*Work instructions*
Your task is to copy the lines of the data below from the line holding "routing by layer" through the line holding "sky130_fd_sc_hd__clkbuf_8 | 0 | 10", inclusive, exactly and with nothing added.
##############################
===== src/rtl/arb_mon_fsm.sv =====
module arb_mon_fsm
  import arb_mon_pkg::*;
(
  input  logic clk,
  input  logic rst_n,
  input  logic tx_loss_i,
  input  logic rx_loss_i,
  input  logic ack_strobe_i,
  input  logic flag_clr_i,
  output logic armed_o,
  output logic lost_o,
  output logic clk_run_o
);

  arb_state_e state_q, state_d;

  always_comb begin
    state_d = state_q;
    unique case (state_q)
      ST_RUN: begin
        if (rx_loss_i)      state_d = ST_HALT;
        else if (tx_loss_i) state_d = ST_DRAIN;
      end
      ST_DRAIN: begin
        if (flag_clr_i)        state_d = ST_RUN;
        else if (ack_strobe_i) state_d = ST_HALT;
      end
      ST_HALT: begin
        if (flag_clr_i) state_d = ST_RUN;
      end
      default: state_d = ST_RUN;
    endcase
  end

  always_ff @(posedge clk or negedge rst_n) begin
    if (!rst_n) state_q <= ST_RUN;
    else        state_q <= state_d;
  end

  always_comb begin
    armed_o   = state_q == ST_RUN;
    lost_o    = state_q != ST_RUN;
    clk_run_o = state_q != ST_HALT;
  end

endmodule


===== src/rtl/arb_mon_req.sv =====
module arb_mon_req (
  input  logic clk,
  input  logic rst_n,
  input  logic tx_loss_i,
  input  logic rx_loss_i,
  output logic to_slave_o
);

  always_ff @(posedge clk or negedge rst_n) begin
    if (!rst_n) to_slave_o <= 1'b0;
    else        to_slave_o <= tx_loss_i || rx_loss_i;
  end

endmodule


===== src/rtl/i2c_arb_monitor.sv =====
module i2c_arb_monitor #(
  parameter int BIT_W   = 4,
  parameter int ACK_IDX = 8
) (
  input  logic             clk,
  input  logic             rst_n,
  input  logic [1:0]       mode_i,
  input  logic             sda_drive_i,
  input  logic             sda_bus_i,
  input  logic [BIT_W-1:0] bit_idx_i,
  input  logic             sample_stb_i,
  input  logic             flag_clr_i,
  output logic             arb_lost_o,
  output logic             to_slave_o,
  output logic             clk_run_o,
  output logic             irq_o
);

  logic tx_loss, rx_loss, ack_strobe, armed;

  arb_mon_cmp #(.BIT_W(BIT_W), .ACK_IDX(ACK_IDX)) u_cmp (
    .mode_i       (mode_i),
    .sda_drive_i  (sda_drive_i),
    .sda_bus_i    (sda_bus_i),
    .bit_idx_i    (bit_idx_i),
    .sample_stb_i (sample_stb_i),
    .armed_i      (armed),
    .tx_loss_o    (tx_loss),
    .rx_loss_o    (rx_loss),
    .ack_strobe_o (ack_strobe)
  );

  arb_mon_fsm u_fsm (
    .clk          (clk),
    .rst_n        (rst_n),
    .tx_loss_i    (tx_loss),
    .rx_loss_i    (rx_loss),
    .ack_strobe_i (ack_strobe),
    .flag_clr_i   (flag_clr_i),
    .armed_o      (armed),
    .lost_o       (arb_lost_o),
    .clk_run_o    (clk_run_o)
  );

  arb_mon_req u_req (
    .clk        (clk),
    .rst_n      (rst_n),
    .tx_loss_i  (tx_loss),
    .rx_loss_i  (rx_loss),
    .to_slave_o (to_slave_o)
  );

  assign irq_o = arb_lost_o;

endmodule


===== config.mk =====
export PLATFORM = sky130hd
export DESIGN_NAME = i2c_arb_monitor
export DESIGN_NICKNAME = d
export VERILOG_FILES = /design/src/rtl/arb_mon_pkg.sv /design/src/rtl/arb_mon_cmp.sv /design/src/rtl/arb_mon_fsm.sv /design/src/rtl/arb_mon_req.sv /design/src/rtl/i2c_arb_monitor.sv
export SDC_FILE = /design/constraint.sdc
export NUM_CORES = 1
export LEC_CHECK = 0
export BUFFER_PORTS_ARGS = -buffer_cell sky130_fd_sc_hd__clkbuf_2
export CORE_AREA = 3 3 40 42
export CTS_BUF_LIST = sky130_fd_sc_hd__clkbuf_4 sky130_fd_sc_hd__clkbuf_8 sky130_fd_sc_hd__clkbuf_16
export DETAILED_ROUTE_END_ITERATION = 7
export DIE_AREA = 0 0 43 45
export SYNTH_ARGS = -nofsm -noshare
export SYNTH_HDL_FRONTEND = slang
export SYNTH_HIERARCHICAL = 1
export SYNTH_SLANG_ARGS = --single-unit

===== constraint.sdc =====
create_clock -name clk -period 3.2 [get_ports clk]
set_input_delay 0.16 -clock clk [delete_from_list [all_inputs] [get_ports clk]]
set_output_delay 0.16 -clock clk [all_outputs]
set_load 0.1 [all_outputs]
##############################
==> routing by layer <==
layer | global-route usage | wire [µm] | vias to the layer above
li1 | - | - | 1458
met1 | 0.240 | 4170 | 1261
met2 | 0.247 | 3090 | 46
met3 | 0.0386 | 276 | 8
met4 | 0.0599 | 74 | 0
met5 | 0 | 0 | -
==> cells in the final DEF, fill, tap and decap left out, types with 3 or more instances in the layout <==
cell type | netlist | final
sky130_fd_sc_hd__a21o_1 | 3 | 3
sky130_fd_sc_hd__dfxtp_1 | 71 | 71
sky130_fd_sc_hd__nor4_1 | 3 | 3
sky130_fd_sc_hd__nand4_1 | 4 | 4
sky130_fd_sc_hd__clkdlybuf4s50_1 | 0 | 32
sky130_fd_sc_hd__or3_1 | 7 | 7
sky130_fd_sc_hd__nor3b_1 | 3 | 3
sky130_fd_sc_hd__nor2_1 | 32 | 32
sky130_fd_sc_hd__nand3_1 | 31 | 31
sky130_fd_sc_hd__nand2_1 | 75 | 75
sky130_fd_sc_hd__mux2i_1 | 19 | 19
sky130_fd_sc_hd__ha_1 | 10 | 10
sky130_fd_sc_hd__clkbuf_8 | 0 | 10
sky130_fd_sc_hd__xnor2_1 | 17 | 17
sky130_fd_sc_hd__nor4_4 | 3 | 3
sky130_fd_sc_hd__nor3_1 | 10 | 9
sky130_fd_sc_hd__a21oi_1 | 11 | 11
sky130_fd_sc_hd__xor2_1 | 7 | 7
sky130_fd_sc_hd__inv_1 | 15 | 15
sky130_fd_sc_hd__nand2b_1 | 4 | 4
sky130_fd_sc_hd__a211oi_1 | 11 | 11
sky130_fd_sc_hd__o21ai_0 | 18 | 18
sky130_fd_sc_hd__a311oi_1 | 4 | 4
##############################
*Exercise result*
==> routing by layer <==
layer | global-route usage | wire [µm] | vias to the layer above
li1 | - | - | 1458
met1 | 0.240 | 4170 | 1261
met2 | 0.247 | 3090 | 46
met3 | 0.0386 | 276 | 8
met4 | 0.0599 | 74 | 0
met5 | 0 | 0 | -
==> cells in the final DEF, fill, tap and decap left out, types with 3 or more instances in the layout <==
cell type | netlist | final
sky130_fd_sc_hd__a21o_1 | 3 | 3
sky130_fd_sc_hd__dfxtp_1 | 71 | 71
sky130_fd_sc_hd__nor4_1 | 3 | 3
sky130_fd_sc_hd__nand4_1 | 4 | 4
sky130_fd_sc_hd__clkdlybuf4s50_1 | 0 | 32
sky130_fd_sc_hd__or3_1 | 7 | 7
sky130_fd_sc_hd__nor3b_1 | 3 | 3
sky130_fd_sc_hd__nor2_1 | 32 | 32
sky130_fd_sc_hd__nand3_1 | 31 | 31
sky130_fd_sc_hd__nand2_1 | 75 | 75
sky130_fd_sc_hd__mux2i_1 | 19 | 19
sky130_fd_sc_hd__ha_1 | 10 | 10
sky130_fd_sc_hd__clkbuf_8 | 0 | 10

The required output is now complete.